The pretrial change occurred following a meeting between Dr. Carlstrom, Dr. Bennett, another State witness, Dr. Donald Moorman, representatives of the county attorney's office, and the police. After that meeting Dr. Carlstrom, who initially believed Kevin's injuries were chronic, decided to defer to Dr. Bennett's analysis of the slides, and opined during trial that Kevin's injuries were acute. However, since Dr. Carlstrom's decision to defer to Dr. Bennett was revealed during a pretrial deposition, and as the existence of the meeting was a fact readily available to trial counsel, neither the change in opinion nor the underlying factors constitute evidence that trial counsel did not know or could not have discovered, in the exercise of due diligence. Summage, 579 N.W.2d at 822.

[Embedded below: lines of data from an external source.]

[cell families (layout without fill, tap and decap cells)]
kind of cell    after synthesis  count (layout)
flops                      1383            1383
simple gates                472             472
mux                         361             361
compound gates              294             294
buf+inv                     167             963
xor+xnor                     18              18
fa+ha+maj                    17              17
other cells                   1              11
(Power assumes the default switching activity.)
===== config.mk =====
export PLATFORM = sky130hd
export DESIGN_NAME = ir_pulse_distance_frame_decoder
export DESIGN_NICKNAME = d
export VERILOG_FILES = /design/src/rtl/irpd_pkg.sv /design/src/rtl/irpd_core.sv /design/src/rtl/ir_pulse_distance_frame_decoder.sv
export SDC_FILE = /design/constraint.sdc
export NUM_CORES = 1
export LEC_CHECK = 0
export CAP_MARGIN = 20
export CORE_ASPECT_RATIO = 1.2
export CORE_MARGIN = 4
export CORE_UTILIZATION = 52
export DETAILED_ROUTE_END_ITERATION = 7
export DONT_BUFFER_PORTS = 1
export PLACE_DENSITY = 0.71
export SYNTH_ARGS = -nofsm -noshare
export SYNTH_HDL_FRONTEND = slang
export SYNTH_SLANG_ARGS = --single-unit

===== constraint.sdc =====
create_clock -name i_clk -period 10.9 [get_ports i_clk]
set_input_delay 3.27 -clock i_clk [delete_from_list [all_inputs] [get_ports i_clk]]
set_output_delay 3.27 -clock i_clk [all_outputs]
set_load 0.05 [all_outputs]
<file path="src/rtl/wnsf_pkg.sv">
// shared constants for the windowed noise sensor fusion core
`default_nettype none
package wnsf_pkg;
    localparam int WINDOW    = 10;
    localparam int FRAC_BITS = 16;
    localparam int NUM_CH    = 3;
    localparam int DATA_W    = 32;
    localparam int UNC_W     = 31;
    localparam int IDX_W     = (WINDOW > 1) ? $clog2(WINDOW) : 1;
    localparam int SUM_W     = DATA_W + IDX_W;
    localparam int DIV_W     = 64;
    localparam int DEN_W     = 33;
    localparam int DIV_CNT_W = $clog2(DIV_W + 1);
    localparam int SQRT_STEPS = 32;
    localparam int SQRT_CNT_W = $clog2(SQRT_STEPS + 1);
    localparam int MUL_W     = 34;
    localparam int GAIN_W    = FRAC_BITS + 1;
    localparam int IN_TDATA_W  = 288;
    localparam int OUT_TDATA_W = 96;
    // divide by WINDOW as a multiply by a rounded-up reciprocal, exact for RCP_N bit dividends
    localparam int RCP_N     = 2*DATA_W - 1 - FRAC_BITS + IDX_W;
    localparam int RCP_K     = RCP_N + IDX_W;
    localparam int RCP_ACC_W = 2*RCP_N + 1;
    localparam logic [RCP_N:0] RCP_M =
        (RCP_N+1)'(((128'd1 << RCP_K) + 128'(WINDOW) - 128'd1) / 128'(WINDOW));
endpackage
`default_nettype wire

</file>
<file path="src/rtl/wnsf_mul.sv">
// registered signed multiplier shared by squares, reciprocal divides, squared mean and gain product
`default_nettype none
module wnsf_mul (
    input  wire logic                                  clk,
    input  wire logic signed [wnsf_pkg::MUL_W-1:0]     a,
    input  wire logic signed [wnsf_pkg::MUL_W-1:0]     b,
    output logic signed [2*wnsf_pkg::MUL_W-1:0]        p
);
    import wnsf_pkg::*;

    logic signed [2*MUL_W-1:0] p_reg;

    always_ff @(posedge clk)
    begin
        p_reg <= a * b;
    end

    assign p = p_reg;
endmodule
`default_nettype wire

</file>
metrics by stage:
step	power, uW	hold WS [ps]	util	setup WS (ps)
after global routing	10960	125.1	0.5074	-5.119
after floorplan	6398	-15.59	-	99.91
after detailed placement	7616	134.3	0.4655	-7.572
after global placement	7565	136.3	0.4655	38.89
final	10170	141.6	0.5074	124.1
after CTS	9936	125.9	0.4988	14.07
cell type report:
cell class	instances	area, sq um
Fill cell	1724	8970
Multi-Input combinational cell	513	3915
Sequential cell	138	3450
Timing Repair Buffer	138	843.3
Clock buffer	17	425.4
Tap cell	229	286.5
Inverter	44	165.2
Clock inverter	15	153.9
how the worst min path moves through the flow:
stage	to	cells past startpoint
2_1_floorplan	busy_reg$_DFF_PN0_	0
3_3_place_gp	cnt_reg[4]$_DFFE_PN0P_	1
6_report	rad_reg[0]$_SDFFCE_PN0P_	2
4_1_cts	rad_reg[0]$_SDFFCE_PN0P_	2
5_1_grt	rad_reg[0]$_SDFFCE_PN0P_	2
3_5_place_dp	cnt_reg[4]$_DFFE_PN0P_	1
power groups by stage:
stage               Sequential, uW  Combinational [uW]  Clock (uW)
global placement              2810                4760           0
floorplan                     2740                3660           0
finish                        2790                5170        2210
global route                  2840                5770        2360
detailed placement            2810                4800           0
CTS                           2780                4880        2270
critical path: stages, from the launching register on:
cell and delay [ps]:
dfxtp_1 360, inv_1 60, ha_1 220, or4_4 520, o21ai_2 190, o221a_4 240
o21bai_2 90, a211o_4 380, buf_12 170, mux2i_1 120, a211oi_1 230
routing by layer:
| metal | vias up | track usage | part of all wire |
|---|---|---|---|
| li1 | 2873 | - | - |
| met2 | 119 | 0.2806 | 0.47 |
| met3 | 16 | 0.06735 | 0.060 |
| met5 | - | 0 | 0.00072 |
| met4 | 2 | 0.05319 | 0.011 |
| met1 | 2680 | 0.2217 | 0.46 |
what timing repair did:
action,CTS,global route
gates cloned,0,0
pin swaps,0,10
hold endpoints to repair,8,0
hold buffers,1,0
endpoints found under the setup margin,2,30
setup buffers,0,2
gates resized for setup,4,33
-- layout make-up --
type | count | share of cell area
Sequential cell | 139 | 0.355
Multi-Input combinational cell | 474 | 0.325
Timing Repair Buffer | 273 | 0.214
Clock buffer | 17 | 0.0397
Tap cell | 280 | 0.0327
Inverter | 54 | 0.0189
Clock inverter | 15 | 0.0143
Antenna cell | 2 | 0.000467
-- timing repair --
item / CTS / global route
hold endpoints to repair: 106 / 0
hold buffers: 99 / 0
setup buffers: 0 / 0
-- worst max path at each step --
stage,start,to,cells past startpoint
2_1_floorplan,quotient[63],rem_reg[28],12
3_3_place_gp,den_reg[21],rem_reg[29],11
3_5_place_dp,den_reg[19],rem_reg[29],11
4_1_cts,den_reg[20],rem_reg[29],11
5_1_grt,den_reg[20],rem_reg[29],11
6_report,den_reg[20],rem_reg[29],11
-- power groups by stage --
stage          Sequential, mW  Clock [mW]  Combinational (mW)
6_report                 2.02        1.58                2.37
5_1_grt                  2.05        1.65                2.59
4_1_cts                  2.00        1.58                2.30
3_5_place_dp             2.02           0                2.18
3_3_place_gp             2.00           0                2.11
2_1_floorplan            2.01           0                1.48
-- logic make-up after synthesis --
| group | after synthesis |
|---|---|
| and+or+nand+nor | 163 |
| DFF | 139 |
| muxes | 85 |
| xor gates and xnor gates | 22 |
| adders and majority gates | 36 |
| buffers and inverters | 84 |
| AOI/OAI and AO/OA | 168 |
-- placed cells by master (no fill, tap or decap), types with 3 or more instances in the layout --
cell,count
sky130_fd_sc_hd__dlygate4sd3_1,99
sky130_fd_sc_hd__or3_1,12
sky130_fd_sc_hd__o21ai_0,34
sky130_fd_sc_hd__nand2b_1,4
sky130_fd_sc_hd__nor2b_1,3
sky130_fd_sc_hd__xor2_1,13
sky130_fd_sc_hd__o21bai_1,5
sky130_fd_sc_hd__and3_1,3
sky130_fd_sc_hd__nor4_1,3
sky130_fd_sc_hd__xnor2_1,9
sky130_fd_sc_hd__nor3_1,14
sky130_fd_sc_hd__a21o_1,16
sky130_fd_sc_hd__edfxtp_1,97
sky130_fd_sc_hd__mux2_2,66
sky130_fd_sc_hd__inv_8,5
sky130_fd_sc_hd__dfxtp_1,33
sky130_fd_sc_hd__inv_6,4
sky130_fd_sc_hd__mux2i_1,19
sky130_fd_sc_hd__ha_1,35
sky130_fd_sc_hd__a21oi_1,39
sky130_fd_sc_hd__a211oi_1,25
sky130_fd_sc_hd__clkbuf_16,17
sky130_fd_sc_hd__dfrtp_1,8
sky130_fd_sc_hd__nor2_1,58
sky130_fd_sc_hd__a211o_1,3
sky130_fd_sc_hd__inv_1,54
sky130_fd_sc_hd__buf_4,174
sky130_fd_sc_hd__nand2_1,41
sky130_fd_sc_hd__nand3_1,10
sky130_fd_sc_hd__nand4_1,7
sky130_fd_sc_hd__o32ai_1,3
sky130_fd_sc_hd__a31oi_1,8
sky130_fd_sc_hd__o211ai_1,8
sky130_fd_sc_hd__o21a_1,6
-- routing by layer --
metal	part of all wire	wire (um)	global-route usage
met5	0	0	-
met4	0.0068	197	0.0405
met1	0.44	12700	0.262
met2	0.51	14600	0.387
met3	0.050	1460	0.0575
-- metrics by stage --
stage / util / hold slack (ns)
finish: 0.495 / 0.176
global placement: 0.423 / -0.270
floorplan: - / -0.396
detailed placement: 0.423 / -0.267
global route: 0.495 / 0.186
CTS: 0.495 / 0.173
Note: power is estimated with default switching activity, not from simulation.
File: config.mk
export PLATFORM = sky130hd
export DESIGN_NAME = tick_event_scheduler_flat
export DESIGN_NICKNAME = d
export VERILOG_FILES = /design/src/sv/tes_pkg.sv /design/src/sv/tes_if.sv /design/src/sv/tick_event_scheduler.sv /design/src/sv/tes_ram.sv /design/src/sv/tes_cmp.sv /design/src/flat_wrapper.sv
export SDC_FILE = /design/constraint.sdc
export NUM_CORES = 2
export LEC_CHECK = 0
export BUFFER_PORTS_ARGS = -buffer_cell sky130_fd_sc_hd__buf_2
export CAP_MARGIN = 40
export CORE_UTILIZATION = 42
export DETAILED_ROUTE_END_ITERATION = 16
export HOLD_SLACK_MARGIN = 0.06
export PLACE_DENSITY = 0.64
export REMOVE_ABC_BUFFERS = 1
export SLEW_MARGIN = 0
export SYNTH_ARGS = -nofsm -noshare
export SYNTH_HDL_FRONTEND = slang
export SYNTH_SLANG_ARGS = --single-unit
File: constraint.sdc
create_clock -name clk_i -period 15.44 [get_ports clk_i]
set_input_delay 1.544 -clock clk_i [delete_from_list [all_inputs] [get_ports clk_i]]
set_output_delay 1.544 -clock clk_i [all_outputs]
set_load 0.02 [all_outputs]
## config.mk

```make
export PLATFORM = sky130hd
export DESIGN_NAME = multi_server_fcfs_queue_sim
export DESIGN_NICKNAME = d
export VERILOG_FILES = /design/src/hdl/msfq_pkg.sv /design/src/hdl/multi_server_fcfs_queue_sim.sv /design/src/hdl/msfq_div.sv
export SDC_FILE = /design/constraint.sdc
export NUM_CORES = 2
export LEC_CHECK = 0
export ABC_AREA = 1
export BUFFER_PORTS_ARGS = -buffer_cell sky130_fd_sc_hd__buf_4
export CORE_MARGIN = 3
export CORE_UTILIZATION = 35
export CTS_BUF_LIST = sky130_fd_sc_hd__clkbuf_4
export DETAILED_ROUTE_END_ITERATION = 16
export REMOVE_ABC_BUFFERS = 1
export SLEW_MARGIN = 20
export SYNTH_ARGS = -nofsm -noshare
export SYNTH_HDL_FRONTEND = slang
export SYNTH_SLANG_ARGS = --single-unit
export TNS_END_PERCENT = 1
```

## constraint.sdc

```tcl
create_clock -name clk_i -period 6.53 [get_ports clk_i]
set_input_delay 1.6325 -clock clk_i [delete_from_list [all_inputs] [get_ports clk_i]]
set_output_delay 1.6325 -clock clk_i [all_outputs]
set_load 0.01 [all_outputs]
```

The post-appeal change, Dr. Carlstrom's reversion to his pretrial, chronic diagnosis, was precipitated by the destruction of the slides, and Dr. Carlstrom's unwillingness to continue to defer to Dr. Bennett's analysis of the slides, absent an independent review. Both the destruction of the slides, and Dr. Carlstrom's reversion to his initial diagnoses, occurred well after Morales's conviction and sentence. Accordingly, they cannot constitute newly discovered evidence as, "by definition, newly discovered evidence refers to evidence which existed at the time of the trial proceeding." Grissom v. State, 572 N.W.2d 183, 184 (Iowa Ct.App. 1997). See also U.S. v. Lafayette, 983 F.2d 1102, 1105 (D.C. Cir. 1993) (citing United States v. Bolden, 355 F.2d 453, 461 (7th Cir. 1966), cert. denied, 384 U.S. 1012, 86 S.Ct. 1919, 16 L.Ed.2d 1018 (1966)); State v. Perron, 686 So.2d 994, 996-97 (La.Ct.App. 1996); People v. Powell, 535 N.E.2d 1008, 1018 (Ill App. Ct. 1989). While an exception to the general rule is made for "extraordinary cases when an `utter failure of justice will unequivocally result' if the new evidence is not considered," Grissom, 572 N.W.2d at 184, this is not such a instance.

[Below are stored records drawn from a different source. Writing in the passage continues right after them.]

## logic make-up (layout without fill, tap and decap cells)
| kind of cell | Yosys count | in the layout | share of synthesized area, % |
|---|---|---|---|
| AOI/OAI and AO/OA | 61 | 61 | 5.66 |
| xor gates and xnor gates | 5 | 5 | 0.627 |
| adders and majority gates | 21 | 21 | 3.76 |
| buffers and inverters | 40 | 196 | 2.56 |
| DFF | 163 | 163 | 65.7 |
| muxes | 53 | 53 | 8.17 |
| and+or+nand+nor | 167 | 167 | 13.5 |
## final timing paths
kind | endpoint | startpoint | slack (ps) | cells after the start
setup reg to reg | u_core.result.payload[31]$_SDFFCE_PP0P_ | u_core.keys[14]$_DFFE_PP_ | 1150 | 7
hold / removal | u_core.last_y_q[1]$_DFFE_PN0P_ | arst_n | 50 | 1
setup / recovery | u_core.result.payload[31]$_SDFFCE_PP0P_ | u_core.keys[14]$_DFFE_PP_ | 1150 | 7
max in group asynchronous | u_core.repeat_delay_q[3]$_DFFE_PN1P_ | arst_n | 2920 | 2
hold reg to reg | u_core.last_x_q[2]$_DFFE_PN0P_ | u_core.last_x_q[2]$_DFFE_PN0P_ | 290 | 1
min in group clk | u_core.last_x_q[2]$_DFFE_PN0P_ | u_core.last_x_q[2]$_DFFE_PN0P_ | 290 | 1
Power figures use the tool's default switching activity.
File: src/hw/rtl/assert_macros.svh
// Assertion macros shared by the stepper ramp RTL.
// Each macro expects clk and rst_n in scope.
`ifndef ASSERT_MACROS_SVH
`define ASSERT_MACROS_SVH

// Plain property, checked on every rising edge out of reset.
`define SRRG_ASSERT(lbl, prop, msg) \
    lbl: assert property (@(posedge clk) disable iff (!rst_n) (prop)) else $error(msg);

// Same-cycle implication.
`define SRRG_ASSERT_IMP(lbl, ante, cons, msg) \
    lbl: assert property (@(posedge clk) disable iff (!rst_n) (ante) |-> (cons)) else $error(msg);

`endif

File: src/hw/rtl/srrg_pkg.sv
// Package for the stepper rate ramp generator: beat types, register
// indexes, sequencer states and serial unit widths. No dependencies.
`timescale 1ns / 1ps

package srrg_pkg;

    localparam int DIV_NUM_W  = 48;
    localparam int DIV_DEN_W  = 64;
    localparam int MUL_W      = 32;
    localparam int SQRT_IN_W  = 64;
    localparam int SQRT_OUT_W = 32;
    localparam int APB_ADDR_W = 6;
    localparam int APB_DATA_W = 64;

    localparam logic [2:0] REG_STEP_RATE   = 3'd0;
    localparam logic [2:0] REG_ACCEL_OFS   = 3'd1;
    localparam logic [2:0] REG_ACCEL_SCALE = 3'd2;
    localparam logic [2:0] REG_STOP_THR    = 3'd3;
    localparam logic [2:0] REG_MIN_SPEED   = 3'd4;
    localparam logic [2:0] REG_STEP_DEG    = 3'd5;

    localparam logic REQ_SET_SPEED = 1'b0;
    localparam logic REQ_COMPARE   = 1'b1;

    localparam logic [15:0] HALF_MAX = 16'hFFFF;

    typedef struct packed {
        logic               req_type;
        logic signed [23:0] target_speed;
    } srrg_in_t;

    typedef struct packed {
        logic               step_level;
        logic               direction;
        logic               running;
        logic [15:0]        half_period;
        logic               kick;
        logic signed [31:0] position;
    } srrg_out_t;

    typedef struct packed {
        logic busy;
        logic done;
    } unit_stat_t;

    typedef enum logic [3:0] {
        ST_IDLE,
        ST_SDIV,
        ST_DECIDE,
        ST_SQMUL,
        ST_ROOT,
        ST_CQMUL,
        ST_LIMDIV,
        ST_CLAMP,
        ST_HPDIV,
        ST_FINISH
    } seq_state_t;

endpackage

This is not a case where a defendant requests a new trial because potentially exonerating evidence did not become known until after trial. Dr. Carlstrom's post-appeal opinion was simply, in the absence of further corroboration, a reversion to his known pretrial opinion. This is not even a case where evidence once thought to be inculpatory now appears to be exculpatory. There is no direct evidence that the microscopic slides were anything other than inculpatory. Rather, a new trial is being sought because the defendant has been deprived of a post-trial opportunity to challenge the evidence's inculpatory nature. The fact remains, however, that the slides were available for further review during the entirety of Morales's trial. See U.S. v. Ryan, 153 F.3d 708, 713 -714 (8th Cir. 1998) (rejecting newly discovered evidence claim where testing methods were available at time of trial, finding motion was "premised, not on the existence of newly discovered evidence, but on the possibility that such evidence would have been revealed had [defendant] undertaken similar testing prior to his trial").

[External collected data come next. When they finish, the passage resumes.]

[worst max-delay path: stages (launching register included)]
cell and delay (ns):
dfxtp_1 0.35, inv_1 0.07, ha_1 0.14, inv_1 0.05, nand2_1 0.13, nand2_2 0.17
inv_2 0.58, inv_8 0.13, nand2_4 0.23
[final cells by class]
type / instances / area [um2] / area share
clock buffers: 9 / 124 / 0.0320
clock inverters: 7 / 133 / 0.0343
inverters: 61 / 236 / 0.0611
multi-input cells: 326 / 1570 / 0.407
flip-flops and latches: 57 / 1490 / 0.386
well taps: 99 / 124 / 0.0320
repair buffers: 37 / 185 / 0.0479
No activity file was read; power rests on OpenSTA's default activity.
### src/hdl/tsb_slot_cell.sv
// one timer slot: holds the slot state and acts on the passing command token
// depends on tsb_pkg
`timescale 1ns / 1ps

module tsb_slot_cell (
    input  logic                           aclk,
    input  logic                           aresetn,
    input  logic [tsb_pkg::SLOT_IDX_W-1:0] cell_idx,
    input  tsb_pkg::token_t                tok_in,
    output tsb_pkg::token_t                tok_out
);
    import tsb_pkg::*;

    logic                  active_reg, active_next;
    logic                  enable_reg, enable_next;
    logic [TIME_W-1:0]     period_reg, period_next;
    logic [TIME_W-1:0]     mark_reg, mark_next;
    logic [LIMIT_W-1:0]    limit_reg, limit_next;
    logic [LIMIT_W-1:0]    runs_reg, runs_next;
    token_t                tok_reg, tok_next;

    logic [TIME_W-1:0]     elapsed;
    logic [LIMIT_W-1:0]    runs_inc;
    logic                  below;
    logic                  addressed;

    assign elapsed   = tok_in.now_ms - mark_reg;
    assign runs_inc  = runs_reg + LIMIT_W'(1);
    assign below     = ALLOC_W'(cell_idx) < tok_in.alloc;
    assign addressed = below && (tok_in.slot_index == cell_idx);

    always_comb begin
        active_next = active_reg;
        enable_next = enable_reg;
        period_next = period_reg;
        mark_next   = mark_reg;
        limit_next  = limit_reg;
        runs_next   = runs_reg;
        tok_next    = tok_in;
        if (tok_in.valid) begin
            case (tok_in.op)
                OP_TICK: begin
                    if (below && active_reg && (elapsed >= period_reg)) begin
                        mark_next = mark_reg + period_reg;
                        if (enable_reg) begin
                            if (limit_reg == '0) begin
                                tok_next.fired[cell_idx] = 1'b1;
                            end else if (runs_reg < limit_reg) begin
                                tok_next.fired[cell_idx] = 1'b1;
                                runs_next = runs_inc;
                                if (runs_inc >= limit_reg) begin
                                    tok_next.retired[cell_idx] = 1'b1;
                                    active_next = 1'b0;
                                    enable_next = 1'b0;
                                    period_next = '0;
                                    runs_next   = '0;
                                end
                            end
                        end
                    end
                end
                OP_SET: begin
                    if (!tok_in.picked && ((below && !active_reg) ||
                                           (ALLOC_W'(cell_idx) == tok_in.alloc))) begin
                        active_next      = 1'b1;
                        enable_next      = 1'b1;
                        period_next      = tok_in.period_ms;
                        limit_next       = tok_in.run_limit;
                        runs_next        = '0;
                        mark_next        = tok_in.now_ms;
                        tok_next.granted = cell_idx;
                        tok_next.picked  = 1'b1;
                        tok_next.ok      = 1'b1;
                        if (!below) begin
                            tok_next.alloc = tok_in.alloc + ALLOC_W'(1);
                        end
                    end
                end
                OP_DELETE: begin
                    if (addressed) begin
                        tok_next.ok = 1'b1;
                        if (active_reg) begin
                            active_next = 1'b0;
                            enable_next = 1'b0;
                            period_next = '0;
                            runs_next   = '0;
                        end
                    end
                end
                OP_RESTART: begin
                    if (addressed) begin
                        tok_next.ok = 1'b1;
                        mark_next   = tok_in.now_ms;
                    end
                end
                OP_ENABLE: begin
                    if (addressed) begin
                        tok_next.ok = 1'b1;
                        enable_next = 1'b1;
                    end
                end
                OP_DISABLE: begin
                    if (addressed) begin
                        tok_next.ok = 1'b1;
                        enable_next = 1'b0;
                    end
                end
                OP_TOGGLE: begin
                    if (addressed) begin
                        tok_next.ok = 1'b1;
                        enable_next = !enable_reg;
                    end
                end
                OP_QUERY: begin
                    if (addressed) begin
                        tok_next.ok = 1'b1;
                        tok_next.en = enable_reg;
                    end
                end
                default: begin
                    tok_next = tok_in;
                end
            endcase
        end
    end

    always_ff @(posedge aclk) begin
        if (!aresetn) begin
            active_reg <= 1'b0;
            enable_reg <= 1'b0;
            tok_reg    <= '0;
        end else begin
            active_reg <= active_next;
            enable_reg <= enable_next;
            tok_reg    <= tok_next;
        end
    end

    always_ff @(posedge aclk) begin
        period_reg <= period_next;
        mark_reg   <= mark_next;
        limit_reg  <= limit_next;
        runs_reg   <= runs_next;
    end

    assign tok_out = tok_reg;

endmodule
[config.mk]
export PLATFORM = sky130hd
export DESIGN_NAME = table_arctangent_two_argument_flat
export DESIGN_NICKNAME = d
export VERILOG_FILES = /design/src/rtl/tata_pkg.sv /design/src/rtl/tata_if.sv /design/src/rtl/tata_div.sv /design/src/rtl/tata_dp.sv /design/src/rtl/tata_ctrl.sv /design/src/rtl/table_arctangent_two_argument.sv /design/src/flat_wrapper.sv
export SDC_FILE = /design/constraint.sdc
export NUM_CORES = 2
export LEC_CHECK = 0
export ABC_AREA = 1
export BUFFER_PORTS_ARGS = -buffer_cell sky130_fd_sc_hd__buf_4
export CAP_MARGIN = 15
export CORE_ASPECT_RATIO = 0.7
export CORE_MARGIN = 5
export CORE_UTILIZATION = 66
export CTS_CLUSTER_SIZE = 40
export DETAILED_ROUTE_END_ITERATION = 12
export PLACE_DENSITY = 0.92
export SETUP_SLACK_MARGIN = 0.2
export SKIP_CTS_REPAIR_TIMING = 1
export SLEW_MARGIN = 20
export SYNTH_ARGS = -nofsm -noshare
export SYNTH_HDL_FRONTEND = slang
export SYNTH_SLANG_ARGS = --single-unit
export TNS_END_PERCENT = 1
[constraint.sdc]
create_clock -name i_clk -period 8.8 [get_ports i_clk]
set_input_delay 1.32 -clock i_clk [delete_from_list [all_inputs] [get_ports i_clk]]
set_output_delay 1.32 -clock i_clk [all_outputs]
set_load 0.05 [all_outputs]
[src/rtl/tata_pkg.sv]
// Package for the table arctangent block: widths, constants, tangent table,
// command and status types shared by controller and datapath.
// No dependencies.
package tata_pkg;

    localparam int FRAC_BITS  = 16;
    localparam int TAN_LAST   = 44;
    localparam int IDX_W      = 6;
    localparam int SRCH_STEPS = IDX_W;
    localparam int SCNT_W     = 3;
    localparam int OPND_W     = 32;
    localparam int DIV_W      = OPND_W + FRAC_BITS;
    localparam int DIV_CNT_W  = $clog2(DIV_W + 1);
    localparam int TV_W       = FRAC_BITS + 1;
    localparam int DEG_W      = 26;
    localparam int ANG_W      = 25;
    localparam int RQ_W       = FRAC_BITS + 3;
    localparam int PROD_W     = OPND_W + TV_W;
    localparam int RAD_W      = 24;
    localparam int RAD_SHIFT  = 31;

    localparam logic signed [DEG_W-1:0] DEG90  = DEG_W'(90 <<< FRAC_BITS);
    localparam logic signed [DEG_W-1:0] DEG180 = DEG_W'(180 <<< FRAC_BITS);
    localparam logic [63:0] PI_Q60 = 64'h3243F6A8885A308D;
    localparam logic signed [RQ_W-1:0] PI_FIX = RQ_W'(PI_Q60 >> (60 - FRAC_BITS));
    // ceil(2^31 / 180): exact floor division by 180 for magnitudes below 2^24
    localparam logic [RAD_W-1:0] RAD_RECIP = RAD_W'((64'd1 << RAD_SHIFT) / 64'd180 + 64'd1);

    localparam logic [31:0] TAN_TBL [TAN_LAST+1] = '{
        32'h00000000, 32'h0477ef65, 32'h08f0914b, 32'h0d6a98a2, 32'h11e6b93a,
        32'h1665a835, 32'h1ae81c75, 32'h1f6ecf1a, 32'h23fa7bf1, 32'h288be1f7,
        32'h2d23c3d8, 32'h31c2e86f, 32'h366a1b59, 32'h3b1a2d83, 32'h3fd3f5c2,
        32'h4498517a, 32'h49682546, 32'h4e445dae, 32'h532defed, 32'h5825dabe,
        32'h5d2d273d, 32'h6244e9d5, 32'h676e4343, 32'h6caa61ae, 32'h71fa81d3,
        32'h775ff04e, 32'h7cdc0afd, 32'h82704286, 32'h881e1bfc, 32'h8de732b0,
        32'h93cd3a2d, 32'h99d20064, 32'h9ff77017, 32'ha63f9377, 32'hacac9715,
        32'hb340cd1d, 32'hb9feb0ed, 32'hc0e8eb11, 32'hc80255b7, 32'hcf4e01a3,
        32'hd6cf3bc2, 32'hde89935e, 32'he680e123, 32'heeb94f06, 32'hf737612a
    };

    // tan of whole degrees; entry 45 is exactly 1.0
    function automatic logic [TV_W-1:0] tan_at(input logic [IDX_W-1:0] i);
        logic [TV_W-1:0] t;
        if (i > IDX_W'(TAN_LAST)) begin
            t = TV_W'(1) << FRAC_BITS;
        end else begin
            t = TV_W'(TAN_TBL[i] >> (32 - FRAC_BITS));
        end
        return t;
    endfunction

    typedef enum logic [3:0] {
        OP_NONE,
        OP_ZERO,
        OP_DIV_Q,
        OP_RATIO,
        OP_DIV_REC,
        OP_RECIP,
        OP_SRCH_STEP,
        OP_DIV_SLP,
        OP_MUL,
        OP_QUAD,
        OP_DIV_RAD,
        OP_RAD_MUL,
        OP_OUT
    } t_op;

    typedef struct packed {
        logic in_ready;
        t_op  op;
    } t_cmd;

    typedef struct packed {
        logic x_zero;
        logic ratio_ge_one;
        logic div_done;
        logic rad;
        logic out_free;
    } t_sts;

endpackage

During oral argument, Morales's attorney emphasized post-trial evidence concerning Dr. Bennett's reputation, competency and beliefs, and appeared to renew his postconviction argument that such evidence effectively impeached Dr. Bennett's analysis of the microscopic slides in this case. However, in briefing his newly discovered evidence claim, Morales did not address the validity of Dr. Bennett's slide analysis. Accordingly, we will not consider such argument now. See Aluminum Co. of America v. Musal, 622 N.W.2d 476, 479 (Iowa 2001) ("It is a well-established rule of appellate procedure that `[t]he scope of appellate review is defined by the issues raised by the parties' briefs.' . . . Issues not raised in the appellate briefs cannot be considered by the reviewing court.").

V. Ineffective Assistance of Counsel .

A. Failure to Raise Claims on Direct Appeal. Morales must show a sufficient reason for his failure to raise on direct appeal the newly forwarded ineffective assistance of counsel claims. Jones v. State, 479 N.W.2d 265, 271 (Iowa 1991). Morales alleged in his postconviction relief petition that the failure was due to the ineffective assistance of appellate counsel, which can constitute sufficient reason. Id. The district court expressly declined to decide the issue, instead addressing the merits of all the trial-level, ineffectiveness claims. In his brief Morales does not even reallege that appellate counsel was ineffective, much less present argument in support of such a claim. See Osborn v. State, 573 N.W.2d 917, 922 (Iowa 1998) ("Appellate counsel's failure to raise issues of claimed ineffectiveness of trial counsel are tested the same as ineffective-assistance-of-trial-counsel claims.").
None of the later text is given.